Tonight, a Thursday in December just a week before exams, the band is heading down Interstate 64 west from Richmond to the University of Virginia in Charlottesville to play a fraternity party at Chi Phi. Tomorrow evening is a student-union gig at Washington College, a small school on the Eastern Shore of Maryland. Saturday night will find the band providing entertainment at the Tower Club, one of Princeton University’s coeducational eating clubs — basically a frat with less beer and more attitude.
It’s another grueling road trip for the tireless and industrious Fighting Gravity, who play 150 to 200 dates a year while somehow keeping their day jobs in Richmond. Four of them — guitarist David “Tree” Triano, bassist Dave Peterson, keyboardist Eric Lawson and trombonist Chris Leitch — work for the Dalkon Shield Claimants Trust. Lead singer Schiavone McGee is a care analyst assisting uninsured patients at a Richmond hospital, while drummer Mike Boyd teaches music. Only the most recent recruit, saxophonist Karl vonKlein, doesn’t work another gig — he feels that Fighting Gravity is his job. During the week most of their college and club gigs are within three or four hours from home. On the weekend the band members — who range in age from 23 to 30 — cover much of the East Coast, from Florida to Vermont, in an ongoing struggle to at long last become a full-time national touring and recording band instead of local heroes and campus darlings.
Over the years members have come and gone, and even the band’s name has changed. It was only last year that it switched from Boy O Boy to Fighting Gravity because of trademark problems. “It’s fitting,” says McGee, “because, believe me, it’s been a fuckin’ fight the whole way.”
In recent years a number of bands playing the same lively Eastern circuit of campus gigs and college-town club dates have graduated to major-label deals and the big time. One of them is a little band by the name of Hootie and the Blowfish. Then there’s Better Than Ezra, From Good Homes, Edwin McCain, Seven Mary Three and, of course, the band’s Virginia homeboys, Dave Matthews Band. For the guys in Fighting Gravity, the success of these one-time colleagues is both exciting and, though they are loath to say so, a tad worrisome. It can’t be easy for Fighting Gravity — and other unsigned bands like Spider Monkey, the Gibb Droll Band, Too Skinnee J’s and Egypt — to await their shot patiently. As gracious as these fellows are, a big question hangs over them: When does our turn finally come? Then there’s a tougher question: Does our turn ever come?

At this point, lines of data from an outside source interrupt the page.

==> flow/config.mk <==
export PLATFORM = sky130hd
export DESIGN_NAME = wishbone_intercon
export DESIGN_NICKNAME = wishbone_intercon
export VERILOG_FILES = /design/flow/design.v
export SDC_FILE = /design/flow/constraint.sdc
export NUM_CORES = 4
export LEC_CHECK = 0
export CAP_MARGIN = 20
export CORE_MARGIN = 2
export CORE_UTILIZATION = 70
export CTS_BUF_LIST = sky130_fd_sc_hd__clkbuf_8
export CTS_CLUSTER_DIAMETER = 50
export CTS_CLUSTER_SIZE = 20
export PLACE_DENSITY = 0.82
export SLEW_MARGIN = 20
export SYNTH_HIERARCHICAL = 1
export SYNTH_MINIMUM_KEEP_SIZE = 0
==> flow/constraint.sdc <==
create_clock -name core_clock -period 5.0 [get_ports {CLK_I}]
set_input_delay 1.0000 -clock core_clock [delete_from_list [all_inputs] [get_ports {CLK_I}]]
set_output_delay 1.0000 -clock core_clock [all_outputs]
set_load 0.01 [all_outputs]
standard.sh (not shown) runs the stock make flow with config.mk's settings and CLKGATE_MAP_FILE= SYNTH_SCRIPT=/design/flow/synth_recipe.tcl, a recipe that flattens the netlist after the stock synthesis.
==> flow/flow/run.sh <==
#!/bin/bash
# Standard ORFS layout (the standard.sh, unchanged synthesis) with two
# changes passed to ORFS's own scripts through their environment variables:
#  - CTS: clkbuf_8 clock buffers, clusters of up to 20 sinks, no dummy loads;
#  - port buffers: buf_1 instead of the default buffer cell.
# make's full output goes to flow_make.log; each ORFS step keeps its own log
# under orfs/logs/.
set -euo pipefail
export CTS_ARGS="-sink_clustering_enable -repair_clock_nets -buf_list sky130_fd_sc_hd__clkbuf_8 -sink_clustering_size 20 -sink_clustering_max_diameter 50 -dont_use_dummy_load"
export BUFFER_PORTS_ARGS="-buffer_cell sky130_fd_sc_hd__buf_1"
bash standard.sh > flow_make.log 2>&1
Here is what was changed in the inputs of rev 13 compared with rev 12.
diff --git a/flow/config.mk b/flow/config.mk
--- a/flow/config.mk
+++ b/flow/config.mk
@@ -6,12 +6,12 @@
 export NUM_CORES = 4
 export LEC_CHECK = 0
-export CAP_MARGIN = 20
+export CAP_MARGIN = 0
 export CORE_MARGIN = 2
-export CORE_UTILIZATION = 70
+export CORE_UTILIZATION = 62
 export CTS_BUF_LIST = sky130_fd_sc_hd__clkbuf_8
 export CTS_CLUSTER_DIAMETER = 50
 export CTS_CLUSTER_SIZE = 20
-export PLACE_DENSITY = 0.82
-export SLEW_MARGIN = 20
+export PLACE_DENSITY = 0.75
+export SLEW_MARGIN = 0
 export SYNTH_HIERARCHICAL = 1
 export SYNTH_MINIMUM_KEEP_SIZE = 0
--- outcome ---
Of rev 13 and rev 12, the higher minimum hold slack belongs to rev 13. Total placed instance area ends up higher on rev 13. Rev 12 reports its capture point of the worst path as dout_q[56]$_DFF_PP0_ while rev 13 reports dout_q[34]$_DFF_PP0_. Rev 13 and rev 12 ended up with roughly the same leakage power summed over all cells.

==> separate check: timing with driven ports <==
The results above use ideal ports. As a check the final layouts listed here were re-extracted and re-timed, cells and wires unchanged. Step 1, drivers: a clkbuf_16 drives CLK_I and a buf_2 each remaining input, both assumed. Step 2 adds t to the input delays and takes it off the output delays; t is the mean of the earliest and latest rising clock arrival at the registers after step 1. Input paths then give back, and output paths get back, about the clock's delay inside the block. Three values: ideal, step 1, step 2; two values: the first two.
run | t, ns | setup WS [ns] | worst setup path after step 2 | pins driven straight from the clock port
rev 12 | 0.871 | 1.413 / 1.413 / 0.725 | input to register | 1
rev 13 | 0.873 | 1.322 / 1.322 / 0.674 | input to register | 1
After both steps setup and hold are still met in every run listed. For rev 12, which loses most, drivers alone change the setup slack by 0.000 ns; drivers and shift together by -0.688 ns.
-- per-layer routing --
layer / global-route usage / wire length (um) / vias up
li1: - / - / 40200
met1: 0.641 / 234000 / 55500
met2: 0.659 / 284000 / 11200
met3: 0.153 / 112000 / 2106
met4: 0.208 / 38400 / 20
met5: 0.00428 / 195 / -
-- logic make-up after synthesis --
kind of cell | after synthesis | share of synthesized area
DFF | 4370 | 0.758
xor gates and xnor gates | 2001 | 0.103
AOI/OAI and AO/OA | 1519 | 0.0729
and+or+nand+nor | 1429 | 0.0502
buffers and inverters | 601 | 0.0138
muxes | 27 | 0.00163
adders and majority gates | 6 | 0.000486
Context: an optimization exercise on an open-source flow, tuned for small area, a short achievable clock period and few clock cycles per item. The choices shown serve that exercise and are no tape-out recipe. The RTL was checked by simulation tests, not by an equivalence proof against the original design. No activity file was given, so power comes from the tool's default toggle rates.

[flow/run.sh]
#!/bin/bash
# Standard ORFS layout with three changes to how the layout is made:
#  - timing repair aims at a tighter period than the clock constraint (setup
#    margin), so the resizer works on every path longer than that target;
#  - the port buffers are sky130_fd_sc_hd__buf_4 cells (the standard flow
#    picks a delay cell), every input and output still gets its own buffer;
#  - the resizer may swap cells of a different footprint.
# Synthesis is the standard one, unchanged. Each step's log is in orfs/logs.
set -euo pipefail
MARGIN=${MARGIN:-6.3}
bash standard.sh synth > synth.log 2>&1
bash standard.sh SETUP_SLACK_MARGIN=$MARGIN MATCH_CELL_FOOTPRINT=0 \
  "BUFFER_PORTS_ARGS=-buffer_cell sky130_fd_sc_hd__buf_4" finish > layout.log 2>&1
[standard.sh]
#!/bin/bash
# synth_recipe.tcl (not shown) runs the flow's synth.tcl, then flattens the netlist and writes it again
# the make line also repeats each setting of config.mk as NAME=value (left out here)
make -C /OpenROAD-flow-scripts/flow DESIGN_CONFIG=/design/flow/config.mk WORK_HOME=/design/flow/orfs CLKGATE_MAP_FILE= SYNTH_SCRIPT=/design/flow/synth_recipe.tcl "${@:-finish}"
[config.mk]
export PLATFORM = sky130hd
export DESIGN_NAME = matmul_engine
export DESIGN_NICKNAME = matmul_engine
export VERILOG_FILES = /design/flow/design.v
export SDC_FILE = /design/flow/constraint.sdc
export NUM_CORES = 4
export LEC_CHECK = 0
export CAP_MARGIN = 20
export CORE_MARGIN = 2
export CORE_UTILIZATION = 40
export CTS_CLUSTER_DIAMETER = 60
export CTS_CLUSTER_SIZE = 24
export SETUP_SLACK_MARGIN = 5
export SLEW_MARGIN = 20
export SYNTH_HIERARCHICAL = 1
[constraint.sdc]
create_clock -name core_clock -period 10.0 [get_ports {clk}]
set_input_delay 2.0000 -clock core_clock [delete_from_list [all_inputs] [get_ports {clk}]]
set_output_delay 2.0000 -clock core_clock [all_outputs]
set_load 0.01 [all_outputs]
Source: an optimization exercise on an open RTL-to-GDS flow (aim: small area). Production flows keep margins and buffers that such runs may drop.
Function was checked by simulation only, so behaviour that the tests miss may differ from the original.
The flow treats the clock pin as an ideal source, which a real chip does not have.

==> trial 36 <==
// ask_quality_top
module ask_quality_top #(
	parameter int LOG2_BLOCK = 4
) (
	input  logic                     sys_clk,
	input  logic                     rst_n,
	input  logic                     sym_clk_en,
	input  ask_pkg::dv_t             dec_var,
	output ask_pkg::slice_t          slice,
	output logic                     slice_valid,
	output ask_pkg::dv_t             ref_lvl,
	output ask_pkg::dv_t             err_mean,
	output logic [ask_pkg::SQ_W-1:0] err_var,
	output logic [ask_pkg::SQ_W-1:0] sig_pwr,
	output logic                     block_done
);
clock: 14.0 ns
lec_check: 0
cap_margin: 20
core_margin: 2
core_utilization: 40
cts_buf_list: sky130_fd_sc_hd__clkbuf_8
slew_margin: 20
synth_hierarchical: 1
synth_minimum_keep_size: 0
standard.sh (not shown) runs the stock make flow with config.mk's settings and CLKGATE_MAP_FILE= SYNTH_SCRIPT=/design/flow/synth_recipe.tcl, a recipe that flattens the netlist after the stock synthesis.
==> flow/flow/run.sh <==
#!/bin/bash
# The standard layout (the standard.sh: standard synthesis, then ORFS to
# finish), with two ORFS knobs set on the make command line:
#   REMOVE_ABC_BUFFERS=1  floorplan removes the buffers ABC put in synthesis
#                         (repair_design then buffers where the loads need it)
#   BUFFER_PORTS_ARGS     buffer_ports gives every input and output port a
#                         buffer, here the library's smallest, buf_1
# make's full output goes to flow_make.log in the work folder.
set -euo pipefail
bash standard.sh REMOVE_ABC_BUFFERS=1 \
	"BUFFER_PORTS_ARGS=-buffer_cell sky130_fd_sc_hd__buf_1" \
	finish > flow_make.log 2>&1
==> trial 26 (differences from trial 36) <==
--- a/flow/design.v
+++ b/flow/design.v
@@ -20,12 +20,20 @@
 	output logic s,
 	output logic co
 );
 	assign s  = a ^ b ^ c;
 	assign co = (a & b) | (a & c) | (b & c);
 endmodule
+module ask_maj (
+	input  logic a,
+	input  logic b,
+	input  logic c,
+	output logic y
+);
+	assign y = (a & b) | (a & c) | (b & c);
+endmodule
 module ask_ha (
 	input  logic a,
 	input  logic b,
 	output logic s,
 	output logic co
 );
@@ -1446,27 +1454,27 @@
 	logic h8;
 	logic h9;
 	logic h10;
 	logic h11;
 	logic h12;
 	logic h13;
-	assign h0 = (a[0] & b[0]) | (a[0] & ci) | (b[0] & ci);
-	assign h1 = (a[1] & b[1]) | (a[1] & h0) | (b[1] & h0);
-	assign h2 = (a[2] & b[2]) | (a[2] & h1) | (b[2] & h1);
-	assign h3 = (a[3] & b[3]) | (a[3] & h2) | (b[3] & h2);
-	assign h4 = (a[4] & b[4]) | (a[4] & h3) | (b[4] & h3);
-	assign h5 = (a[5] & b[5]) | (a[5] & h4) | (b[5] & h4);
-	assign h6 = (a[6] & b[6]) | (a[6] & h5) | (b[6] & h5);
-	assign h7 = (a[7] & b[7]) | (a[7] & h6) | (b[7] & h6);
-	assign h8 = (a[8] & b[8]) | (a[8] & h7) | (b[8] & h7);
-	assign h9 = (a[9] & b[9]) | (a[9] & h8) | (b[9] & h8);
-	assign h10 = (a[10] & b[10]) | (a[10] & h9) | (b[10] & h9);
-	assign h11 = (a[11] & b[11]) | (a[11] & h10) | (b[11] & h10);
-	assign h12 = (a[12] & b[12]) | (a[12] & h11) | (b[12] & h11);
-	assign h13 = (a[13] & b[13]) | (a[13] & h12) | (b[13] & h12);
-	assign co = (a[14] & b[14]) | (a[14] & h13) | (b[14] & h13);
+	ask_maj u_h0 (.a(a[0]), .b(b[0]), .c(ci), .y(h0));
+	ask_maj u_h1 (.a(a[1]), .b(b[1]), .c(h0), .y(h1));
+	ask_maj u_h2 (.a(a[2]), .b(b[2]), .c(h1), .y(h2));
+	ask_maj u_h3 (.a(a[3]), .b(b[3]), .c(h2), .y(h3));
+	ask_maj u_h4 (.a(a[4]), .b(b[4]), .c(h3), .y(h4));
+	ask_maj u_h5 (.a(a[5]), .b(b[5]), .c(h4), .y(h5));
+	ask_maj u_h6 (.a(a[6]), .b(b[6]), .c(h5), .y(h6));
+	ask_maj u_h7 (.a(a[7]), .b(b[7]), .c(h6), .y(h7));
+	ask_maj u_h8 (.a(a[8]), .b(b[8]), .c(h7), .y(h8));
+	ask_maj u_h9 (.a(a[9]), .b(b[9]), .c(h8), .y(h9));
+	ask_maj u_h10 (.a(a[10]), .b(b[10]), .c(h9), .y(h10));
+	ask_maj u_h11 (.a(a[11]), .b(b[11]), .c(h10), .y(h11));
+	ask_maj u_h12 (.a(a[12]), .b(b[12]), .c(h11), .y(h12));
+	ask_maj u_h13 (.a(a[13]), .b(b[13]), .c(h12), .y(h13));
+	ask_maj u_h14 (.a(a[14]), .b(b[14]), .c(h13), .y(co));
 endmodule
 `timescale 1ns/1ns
 module ask_quality_top #(
 	parameter int LOG2_BLOCK = 4
 ) (
 	input  logic                     sys_clk,
@@ -1484,18 +1492,18 @@
 	logic [3:0]  sym_cnt;       
 	logic [20:0] mag_sum;       
 	logic        mag_lsb;       
 	logic [17:0] err_qb;        
 	logic        first_q;       
 	logic        last_q;        
+	logic        valid_q;       
 	logic        done_q;        
 	logic [21:0] err_acc;       
 	logic [21:0] sq_acc;        
 	logic [18:0] pwr_q;         
 	logic [1:0]  slice_q;
-	logic        valid_q;
 	logic [17:0] mean_q;
 	logic [17:0] var_q;
 	logic [17:0] sig_q;
 	logic        bd_q;
 	logic        d_neg;
 	logic [16:0] d_ones;        
@@ -1511,12 +1519,14 @@
 	logic        blk_first;
 	logic        blk_last;
 	logic [20:0] mag_base;
 	logic [21:0] mag_tot;
 	assign blk_first = (sym_cnt == 4'd0);
 	assign blk_last  = (sym_cnt == 4'd15);
+	assign first_q = valid_q & (sym_cnt == 4'd1);
+	assign last_q  = valid_q & (sym_cnt == 4'd0);
 	assign d_neg  = dec_var[17];
 	assign d_ones = dec_var[16:0] ^ {17{d_neg}};
 	ask_carry17 u_ge (
 		.a  (d_ones),
 		.b  (~mag_avg[16:0]),
 		.ci (1'b1),
@@ -1589,23 +1599,19 @@
 		if (!rst_n) begin
 			sym_cnt <= '0;
 			ref_lvl <= '0;
 			mag_lsb <= 1'b0;
 			slice_q <= '0;
 			valid_q <= 1'b0;
-			first_q <= 1'b0;
-			last_q  <= 1'b0;
 			done_q  <= 1'b0;
 			bd_q    <= 1'b0;
 			mean_q  <= '0;
 			var_q   <= '0;
 			sig_q   <= '0;
 		end else begin
 			valid_q <= sym_clk_en;
-			first_q <= sym_clk_en & blk_first;
-			last_q  <= sym_clk_en & blk_last;
 			done_q  <= last_q;
 			bd_q    <= done_q;
 			if (sym_clk_en) begin
 				sym_cnt <= sym_cnt + 4'd1;
 				slice_q <= slice_c;
 				if (blk_last) begin
==> flow/flow/run.sh (replaced) <==
#!/bin/bash
# The standard layout (the standard.sh: standard synthesis, then ORFS to
# finish), with three ORFS knobs set on the make command line:
#   REMOVE_ABC_BUFFERS=1  floorplan removes the buffers ABC put in synthesis
#                         (repair_design then buffers where the loads need it)
#   BUFFER_PORTS_ARGS     buffer_ports gives every input and output port a
#                         buffer, here the library's smallest, buf_1
#   CTS_ARGS              ORFS's clock_tree_synthesis arguments with
#                         -dont_use_dummy_load added
# make's full output goes to flow_make.log in the work folder.
set -euo pipefail
bash standard.sh REMOVE_ABC_BUFFERS=1 \
	"BUFFER_PORTS_ARGS=-buffer_cell sky130_fd_sc_hd__buf_1" \
	"CTS_ARGS=-sink_clustering_enable -repair_clock_nets -buf_list sky130_fd_sc_hd__clkbuf_8 -dont_use_dummy_load" \
	finish > flow_make.log 2>&1
CORE_UTILIZATION = 60   (was 40)
PLACE_DENSITY = 0.7   (was unset)
==> build 40 (differences from trial 36) <==
GPL_TIMING_DRIVEN = 0   (was unset)
==> build 84 (differences from trial 36) <==
--- a/flow/design.v
+++ b/flow/design.v
@@ -20,12 +20,20 @@
 	output logic s,
 	output logic co
 );
 	assign s  = a ^ b ^ c;
 	assign co = (a & b) | (a & c) | (b & c);
 endmodule
+module ask_maj (
+	input  logic a,
+	input  logic b,
+	input  logic c,
+	output logic y
+);
+	assign y = (a & b) | (a & c) | (b & c);
+endmodule
 module ask_ha (
 	input  logic a,
 	input  logic b,
 	output logic s,
 	output logic co
 );
@@ -1446,27 +1454,27 @@
 	logic h8;
 	logic h9;
 	logic h10;
 	logic h11;
 	logic h12;
 	logic h13;
-	assign h0 = (a[0] & b[0]) | (a[0] & ci) | (b[0] & ci);
-	assign h1 = (a[1] & b[1]) | (a[1] & h0) | (b[1] & h0);
-	assign h2 = (a[2] & b[2]) | (a[2] & h1) | (b[2] & h1);
-	assign h3 = (a[3] & b[3]) | (a[3] & h2) | (b[3] & h2);
-	assign h4 = (a[4] & b[4]) | (a[4] & h3) | (b[4] & h3);
-	assign h5 = (a[5] & b[5]) | (a[5] & h4) | (b[5] & h4);
-	assign h6 = (a[6] & b[6]) | (a[6] & h5) | (b[6] & h5);
-	assign h7 = (a[7] & b[7]) | (a[7] & h6) | (b[7] & h6);
-	assign h8 = (a[8] & b[8]) | (a[8] & h7) | (b[8] & h7);
-	assign h9 = (a[9] & b[9]) | (a[9] & h8) | (b[9] & h8);
-	assign h10 = (a[10] & b[10]) | (a[10] & h9) | (b[10] & h9);
-	assign h11 = (a[11] & b[11]) | (a[11] & h10) | (b[11] & h10);
-	assign h12 = (a[12] & b[12]) | (a[12] & h11) | (b[12] & h11);
-	assign h13 = (a[13] & b[13]) | (a[13] & h12) | (b[13] & h12);
-	assign co = (a[14] & b[14]) | (a[14] & h13) | (b[14] & h13);
+	ask_maj u_h0 (.a(a[0]), .b(b[0]), .c(ci), .y(h0));
+	ask_maj u_h1 (.a(a[1]), .b(b[1]), .c(h0), .y(h1));
+	ask_maj u_h2 (.a(a[2]), .b(b[2]), .c(h1), .y(h2));
+	ask_maj u_h3 (.a(a[3]), .b(b[3]), .c(h2), .y(h3));
+	ask_maj u_h4 (.a(a[4]), .b(b[4]), .c(h3), .y(h4));
+	ask_maj u_h5 (.a(a[5]), .b(b[5]), .c(h4), .y(h5));
+	ask_maj u_h6 (.a(a[6]), .b(b[6]), .c(h5), .y(h6));
+	ask_maj u_h7 (.a(a[7]), .b(b[7]), .c(h6), .y(h7));
+	ask_maj u_h8 (.a(a[8]), .b(b[8]), .c(h7), .y(h8));
+	ask_maj u_h9 (.a(a[9]), .b(b[9]), .c(h8), .y(h9));
+	ask_maj u_h10 (.a(a[10]), .b(b[10]), .c(h9), .y(h10));
+	ask_maj u_h11 (.a(a[11]), .b(b[11]), .c(h10), .y(h11));
+	ask_maj u_h12 (.a(a[12]), .b(b[12]), .c(h11), .y(h12));
+	ask_maj u_h13 (.a(a[13]), .b(b[13]), .c(h12), .y(h13));
+	ask_maj u_h14 (.a(a[14]), .b(b[14]), .c(h13), .y(co));
 endmodule
 `timescale 1ns/1ns
 module ask_quality_top #(
 	parameter int LOG2_BLOCK = 4
 ) (
 	input  logic                     sys_clk,
@@ -1484,18 +1492,18 @@
 	logic [3:0]  sym_cnt;       
 	logic [20:0] mag_sum;       
 	logic        mag_lsb;       
 	logic [17:0] err_qb;        
 	logic        first_q;       
 	logic        last_q;        
+	logic        valid_q;       
 	logic        done_q;        
 	logic [21:0] err_acc;       
 	logic [21:0] sq_acc;        
 	logic [18:0] pwr_q;         
 	logic [1:0]  slice_q;
-	logic        valid_q;
 	logic [17:0] mean_q;
 	logic [17:0] var_q;
 	logic [17:0] sig_q;
 	logic        bd_q;
 	logic        d_neg;
 	logic [16:0] d_ones;        
@@ -1511,12 +1519,14 @@
 	logic        blk_first;
 	logic        blk_last;
 	logic [20:0] mag_base;
 	logic [21:0] mag_tot;
 	assign blk_first = (sym_cnt == 4'd0);
 	assign blk_last  = (sym_cnt == 4'd15);
+	assign first_q = valid_q & (sym_cnt == 4'd1);
+	assign last_q  = valid_q & (sym_cnt == 4'd0);
 	assign d_neg  = dec_var[17];
 	assign d_ones = dec_var[16:0] ^ {17{d_neg}};
 	ask_carry17 u_ge (
 		.a  (d_ones),
 		.b  (~mag_avg[16:0]),
 		.ci (1'b1),
@@ -1589,23 +1599,19 @@
 		if (!rst_n) begin
 			sym_cnt <= '0;
 			ref_lvl <= '0;
 			mag_lsb <= 1'b0;
 			slice_q <= '0;
 			valid_q <= 1'b0;
-			first_q <= 1'b0;
-			last_q  <= 1'b0;
 			done_q  <= 1'b0;
 			bd_q    <= 1'b0;
 			mean_q  <= '0;
 			var_q   <= '0;
 			sig_q   <= '0;
 		end else begin
 			valid_q <= sym_clk_en;
-			first_q <= sym_clk_en & blk_first;
-			last_q  <= sym_clk_en & blk_last;
 			done_q  <= last_q;
 			bd_q    <= done_q;
 			if (sym_clk_en) begin
 				sym_cnt <= sym_cnt + 4'd1;
 				slice_q <= slice_c;
 				if (blk_last) begin
==> flow/flow/run.sh (replaced) <==
#!/bin/bash
# The standard layout (the standard.sh: standard synthesis, then ORFS to
# finish), with three ORFS knobs set on the make command line:
#   REMOVE_ABC_BUFFERS=1  floorplan removes the buffers ABC put in synthesis
#                         (repair_design then buffers where the loads need it)
#   BUFFER_PORTS_ARGS     buffer_ports gives every input and output port a
#                         buffer, here the library's smallest, buf_1
#   CTS_ARGS              ORFS's clock_tree_synthesis arguments with
#                         -dont_use_dummy_load added
# make's full output goes to flow_make.log in the work folder.
set -euo pipefail
bash standard.sh REMOVE_ABC_BUFFERS=1 \
	"BUFFER_PORTS_ARGS=-buffer_cell sky130_fd_sc_hd__buf_1" \
	"CTS_ARGS=-sink_clustering_enable -repair_clock_nets -buf_list sky130_fd_sc_hd__clkbuf_8 -dont_use_dummy_load" \
	finish > flow_make.log 2>&1
==> results.yml <==
status:
  outcome: "complete, no violations"
cells_and_area:
  nMultiInputCombCells: 1208
  area_growth_pct: 4.78
sta:
  tightest_slew_ns: 0.855
yosys:
  synth_compound_area_share_pct: 3.54
global_route:
  grt_pass1_vias: 12600
routing:
  drtPass1Iterations: 7
die:
  dieArea_mm2: 0.0314
That was trial 26.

“We feel a mix of excitement, jealousy and anxiety,” says McGee. “You’re happy for any brother band that signs on the dotted line, but it gets you thinking.” “About two years ago we were supposed to play a show with Hootie in Chapel Hill [N.C.],” says Peterson, “but we both got punted from the bill for a cover band, the Stegmans, who did, like, ‘Amie,’ by Pure Prairie League.”
More than most bands playing college campuses, Fighting Gravity seem a professional operation. Virtually everything they make playing these shows and selling their CDs and merchandise goes right back into the band. While the band’s touring life is by no means glamorous, it’s a cut above the usual college act. They eat regularly and mount a serious production with two crew members who travel ahead of the band with the equipment and do damage control.